** Data follows **
From an optimization exercise on the open Yosys and OpenROAD flow, aimed at small area, a short achievable clock period and few clock cycles; shortcuts taken in it are not production practice. Function was checked by simulation only, so behaviour that the tests miss may differ from the original. No activity file was given, so power comes from the tool's default toggle rates.

// dcacheTop
module dcacheTop #(
	parameter int setBits = 3
) (
	input  logic        CLK,
	input  logic        nRST,
	input  logic        memRead,
	input  logic        memWrite,
	input  logic [31:0] memAddr,
	input  logic [31:0] memStore,
	input  logic        halt,
	output logic        hit,
	output logic [31:0] memLoad,
	output logic        flushed,
	output logic        ramRead,
	output logic        ramWrite,
	output logic [31:0] ramAddr,
	output logic [31:0] ramStore,
	input  logic [31:0] ramLoad,
	input  logic        ramWait
);
==> flow/config.mk <==
export PLATFORM = sky130hd
export DESIGN_NAME = dcacheTop
export DESIGN_NICKNAME = dcacheTop
export VERILOG_FILES = /design/flow/design.v
export SDC_FILE = /design/flow/constraint.sdc
export NUM_CORES = 4
export LEC_CHECK = 0
export CAP_MARGIN = 20
export CORE_MARGIN = 2
export CORE_UTILIZATION = 65
export CTS_BUF_LIST = sky130_fd_sc_hd__clkbuf_8
export CTS_CLUSTER_DIAMETER = 60
export CTS_CLUSTER_SIZE = 14
export PLACE_DENSITY = 0.8
export SETUP_SLACK_MARGIN = 5.0
export SLEW_MARGIN = 20
export TNS_END_PERCENT = 0
==> flow/constraint.sdc <==
create_clock -name core_clock -period 8.0 [get_ports {CLK}]
set_input_delay 1.6000 -clock core_clock [delete_from_list [all_inputs] [get_ports {CLK}]]
set_output_delay 1.6000 -clock core_clock [all_outputs]
set_load 0.01 [all_outputs]
standard.sh (not shown) runs the stock make flow with config.mk's settings and CLKGATE_MAP_FILE= SYNTH_SCRIPT=/design/flow/synth_recipe.tcl, a recipe that flattens the netlist after the stock synthesis.
==> flow/flow/run.sh <==
#!/bin/bash
# Standard layout, with two changes: timing repair may resize cells
# across footprints, and the port buffers start as buf_2 cells.
set -euo pipefail
bash standard.sh MATCH_CELL_FOOTPRINT=0 \
	"BUFFER_PORTS_ARGS=-buffer_cell sky130_fd_sc_hd__buf_2" \
	finish > flow_make.log 2>&1
Testbench counts at the start, summed over its fixed seeds: cycles 39,883.
Change:
==> flow/run.sh (new file) <==
#!/bin/bash
# synth_recipe.tcl (not shown) runs the flow's synth.tcl, then flattens the netlist and writes it again
# the make line also repeats each setting of config.mk as NAME=value (left out here)
make -C /OpenROAD-flow-scripts/flow DESIGN_CONFIG=/design/flow/config.mk WORK_HOME=/design/flow/orfs CLKGATE_MAP_FILE= SYNTH_SCRIPT=/design/flow/synth_recipe.tcl finish
--- a/flow/config.mk
+++ b/flow/config.mk
@@ -9,7 +9,4 @@
 export CORE_MARGIN = 2
-export CORE_UTILIZATION = 65
-export CTS_BUF_LIST = sky130_fd_sc_hd__clkbuf_8
-export CTS_CLUSTER_DIAMETER = 60
-export CTS_CLUSTER_SIZE = 14
-export PLACE_DENSITY = 0.8
+export CORE_UTILIZATION = 45
+export PLACE_DENSITY = 0.6
 export SETUP_SLACK_MARGIN = 5.0
removed: flow/flow/run.sh
removed: flow/standard.sh
Fmax is lower by a few percent; worst setup slack loses 0.15 ns; first-iteration DRC count came out lower by about a fifth; via count goes down slightly; total power rose by about a fifth; die area is higher by well over a third; wire length went up by a little under a tenth; core utilization drops by 19 points.
Change:
==> flow/flow/run.sh (new file) <==
#!/bin/bash
# Standard layout, with two changes: timing repair may resize cells
# across footprints, and the port buffers start as buf_4 cells.
set -euo pipefail
bash standard.sh MATCH_CELL_FOOTPRINT=0 \
	"BUFFER_PORTS_ARGS=-buffer_cell sky130_fd_sc_hd__buf_4" \
	finish > flow_make.log 2>&1
==> flow/standard.sh (new file) <==
#!/bin/bash
# synth_recipe.tcl (not shown) runs the flow's synth.tcl, then flattens the netlist and writes it again
# the make line also repeats each setting of config.mk as NAME=value (left out here)
make -C /OpenROAD-flow-scripts/flow DESIGN_CONFIG=/design/flow/config.mk WORK_HOME=/design/flow/orfs CLKGATE_MAP_FILE= SYNTH_SCRIPT=/design/flow/synth_recipe.tcl "${@:-finish}"
removed: flow/run.sh
Outcome: The changed run completed with no timing, DRC or antenna violations; combinational power came out lower by about 1%; hold slack gets better by 0.0031 ns; clock-buffer cell count came out higher by 11; total power came out lower by 2.5%; setup slack gets better by 0.17 ns; core utilization came out lower by 0.90 points; global-route usage came out lower by 0.10 points; synthesized cell count stays the same; maximum frequency came out higher by 4.6%; area after synthesis does not change.

## separate check: timing with driven ports
No port has a modelled driver above. Below, the same layouts with a new extraction and two added sets of constraints. Step 1, drivers: a clkbuf_16 drives CLK and a buf_2 each remaining input, both assumed. Step 2 times the ports against the registers' clock, not the clock port: input delays grow and output delays shrink by t, the midpoint of the rising clock arrivals with the driver on. Three values: ideal, step 1, step 2; two values: the first two.
| run | t (ns) | setup slack, ns | worst hold slack (ns) | clock arrival spread, ns |
|---|---|---|---|---|
| the first run | 0.955 | 4.309 / 4.205 / 3.250 | 0.507 / 0.507 / 0.507 | 0.047 / 0.048 |
| the second run | 0.884 | 4.162 / 4.171 / 3.287 | 0.490 / 0.490 / 0.490 | 0.078 / 0.078 |
| the third run | 0.873 | 4.332 / 4.304 / 3.431 | 0.493 / 0.493 / 0.493 | 0.040 / 0.039 |
After both steps setup and hold are still met in every run listed. The setup slack of the first run, which loses most, moves by -0.104 ns with the drivers and by -1.059 ns with both steps.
** End of Data **
* **Problem statement**
Copy out every line from the data above in which the word "cells" occurs.

* **Solution to the exercise**
# Standard layout, with two changes: timing repair may resize cells
# across footprints, and the port buffers start as buf_2 cells.
# Standard layout, with two changes: timing repair may resize cells
# across footprints, and the port buffers start as buf_4 cells.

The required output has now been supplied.